(Stored data)
+ + + + +

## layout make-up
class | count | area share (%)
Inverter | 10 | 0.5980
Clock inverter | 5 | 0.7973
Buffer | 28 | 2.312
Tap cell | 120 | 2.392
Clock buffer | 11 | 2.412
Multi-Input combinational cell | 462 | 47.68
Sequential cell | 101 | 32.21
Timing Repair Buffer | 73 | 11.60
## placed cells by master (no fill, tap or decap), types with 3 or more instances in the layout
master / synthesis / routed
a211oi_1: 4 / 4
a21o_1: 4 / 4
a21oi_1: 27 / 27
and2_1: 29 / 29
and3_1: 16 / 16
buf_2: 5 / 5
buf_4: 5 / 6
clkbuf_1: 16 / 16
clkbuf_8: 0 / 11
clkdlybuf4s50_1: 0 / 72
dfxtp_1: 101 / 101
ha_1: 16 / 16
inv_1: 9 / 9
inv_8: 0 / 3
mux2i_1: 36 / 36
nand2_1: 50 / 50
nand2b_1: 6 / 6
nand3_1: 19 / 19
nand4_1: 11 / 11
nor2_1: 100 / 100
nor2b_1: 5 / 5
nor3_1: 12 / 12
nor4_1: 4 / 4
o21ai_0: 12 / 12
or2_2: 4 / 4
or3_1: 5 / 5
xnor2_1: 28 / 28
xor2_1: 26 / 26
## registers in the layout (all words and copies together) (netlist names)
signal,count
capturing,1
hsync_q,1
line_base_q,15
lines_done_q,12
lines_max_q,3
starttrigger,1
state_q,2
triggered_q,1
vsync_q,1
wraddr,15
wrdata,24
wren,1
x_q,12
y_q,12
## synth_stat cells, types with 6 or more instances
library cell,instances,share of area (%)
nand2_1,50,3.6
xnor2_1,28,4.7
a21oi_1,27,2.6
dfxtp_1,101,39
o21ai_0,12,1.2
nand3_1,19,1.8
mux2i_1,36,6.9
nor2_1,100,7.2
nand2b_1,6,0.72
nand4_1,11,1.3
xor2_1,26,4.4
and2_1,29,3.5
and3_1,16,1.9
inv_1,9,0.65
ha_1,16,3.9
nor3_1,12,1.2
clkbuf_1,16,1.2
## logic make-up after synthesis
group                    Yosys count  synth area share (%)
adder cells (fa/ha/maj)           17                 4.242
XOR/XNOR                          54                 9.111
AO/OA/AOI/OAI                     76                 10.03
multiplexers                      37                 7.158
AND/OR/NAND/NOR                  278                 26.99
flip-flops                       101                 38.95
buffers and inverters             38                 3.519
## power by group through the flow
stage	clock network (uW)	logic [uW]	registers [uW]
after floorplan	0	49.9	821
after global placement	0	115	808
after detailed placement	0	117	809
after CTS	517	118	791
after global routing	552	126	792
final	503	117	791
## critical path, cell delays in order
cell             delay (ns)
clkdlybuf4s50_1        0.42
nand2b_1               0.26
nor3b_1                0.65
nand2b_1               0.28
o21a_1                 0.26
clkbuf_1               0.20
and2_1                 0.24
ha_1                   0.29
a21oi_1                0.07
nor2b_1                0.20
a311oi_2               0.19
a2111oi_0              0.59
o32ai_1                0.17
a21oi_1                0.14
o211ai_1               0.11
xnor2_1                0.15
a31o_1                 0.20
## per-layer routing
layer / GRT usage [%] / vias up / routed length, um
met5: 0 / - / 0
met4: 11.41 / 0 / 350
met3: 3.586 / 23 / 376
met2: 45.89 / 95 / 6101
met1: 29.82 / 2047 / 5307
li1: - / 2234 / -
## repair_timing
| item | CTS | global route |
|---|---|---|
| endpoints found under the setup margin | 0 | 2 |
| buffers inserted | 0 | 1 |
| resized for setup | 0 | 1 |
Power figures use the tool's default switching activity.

+ + + + +

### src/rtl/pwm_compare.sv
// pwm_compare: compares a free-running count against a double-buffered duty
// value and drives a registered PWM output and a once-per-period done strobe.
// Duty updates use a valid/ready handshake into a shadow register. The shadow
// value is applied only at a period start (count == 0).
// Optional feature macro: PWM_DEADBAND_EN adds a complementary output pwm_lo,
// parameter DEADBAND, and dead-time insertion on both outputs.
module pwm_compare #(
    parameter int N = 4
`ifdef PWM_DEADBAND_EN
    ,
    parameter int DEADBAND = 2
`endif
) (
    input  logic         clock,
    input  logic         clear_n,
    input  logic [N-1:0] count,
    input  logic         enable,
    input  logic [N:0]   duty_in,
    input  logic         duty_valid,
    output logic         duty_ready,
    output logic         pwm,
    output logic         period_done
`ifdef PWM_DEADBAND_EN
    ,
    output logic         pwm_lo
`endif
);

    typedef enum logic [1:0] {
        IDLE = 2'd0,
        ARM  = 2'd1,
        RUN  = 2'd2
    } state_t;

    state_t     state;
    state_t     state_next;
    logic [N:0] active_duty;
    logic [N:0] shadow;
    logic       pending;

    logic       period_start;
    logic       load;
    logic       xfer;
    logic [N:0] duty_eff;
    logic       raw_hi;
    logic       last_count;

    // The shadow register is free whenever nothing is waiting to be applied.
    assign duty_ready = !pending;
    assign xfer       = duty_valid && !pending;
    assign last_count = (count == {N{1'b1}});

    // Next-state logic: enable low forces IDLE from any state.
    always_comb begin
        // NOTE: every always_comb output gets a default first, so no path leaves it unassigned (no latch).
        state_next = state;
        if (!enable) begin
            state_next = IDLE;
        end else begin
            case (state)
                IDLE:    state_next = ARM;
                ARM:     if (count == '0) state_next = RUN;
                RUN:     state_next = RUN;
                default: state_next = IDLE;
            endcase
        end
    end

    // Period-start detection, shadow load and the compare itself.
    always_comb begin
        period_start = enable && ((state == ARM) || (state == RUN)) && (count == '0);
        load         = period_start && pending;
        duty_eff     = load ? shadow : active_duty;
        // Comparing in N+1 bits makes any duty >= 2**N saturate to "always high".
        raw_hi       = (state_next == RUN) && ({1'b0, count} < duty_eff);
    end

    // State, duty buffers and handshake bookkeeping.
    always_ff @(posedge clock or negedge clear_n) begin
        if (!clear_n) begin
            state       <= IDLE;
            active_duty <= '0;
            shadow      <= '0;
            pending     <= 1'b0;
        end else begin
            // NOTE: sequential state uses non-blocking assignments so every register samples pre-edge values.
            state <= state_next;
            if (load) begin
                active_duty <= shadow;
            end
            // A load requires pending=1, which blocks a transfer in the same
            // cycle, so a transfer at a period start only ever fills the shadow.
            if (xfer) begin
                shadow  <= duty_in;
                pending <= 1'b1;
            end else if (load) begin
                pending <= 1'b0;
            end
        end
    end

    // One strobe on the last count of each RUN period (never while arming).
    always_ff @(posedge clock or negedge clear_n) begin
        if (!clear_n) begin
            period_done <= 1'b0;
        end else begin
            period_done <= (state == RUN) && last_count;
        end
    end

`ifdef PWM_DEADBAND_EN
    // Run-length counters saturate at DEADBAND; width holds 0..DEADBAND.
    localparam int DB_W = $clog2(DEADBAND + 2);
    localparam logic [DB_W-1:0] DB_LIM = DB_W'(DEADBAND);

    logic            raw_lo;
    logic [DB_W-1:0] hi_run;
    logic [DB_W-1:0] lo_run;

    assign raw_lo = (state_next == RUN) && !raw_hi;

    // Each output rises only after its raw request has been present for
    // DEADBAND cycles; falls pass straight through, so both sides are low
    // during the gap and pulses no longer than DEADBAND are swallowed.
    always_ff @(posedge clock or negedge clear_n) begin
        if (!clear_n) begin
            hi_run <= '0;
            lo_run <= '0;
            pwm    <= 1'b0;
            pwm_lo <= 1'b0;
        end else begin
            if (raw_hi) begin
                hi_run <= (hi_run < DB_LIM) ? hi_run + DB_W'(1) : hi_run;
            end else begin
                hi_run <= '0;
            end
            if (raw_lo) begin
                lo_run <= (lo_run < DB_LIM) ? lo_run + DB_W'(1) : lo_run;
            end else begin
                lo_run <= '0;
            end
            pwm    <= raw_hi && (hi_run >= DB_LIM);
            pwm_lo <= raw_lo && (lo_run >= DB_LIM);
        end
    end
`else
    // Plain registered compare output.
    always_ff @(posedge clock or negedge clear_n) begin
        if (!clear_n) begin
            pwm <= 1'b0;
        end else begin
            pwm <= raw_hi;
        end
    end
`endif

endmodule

+ + + + +

Aim of the exercise
Count the lines above that contain "cells", and give only the number.

Expected answer
3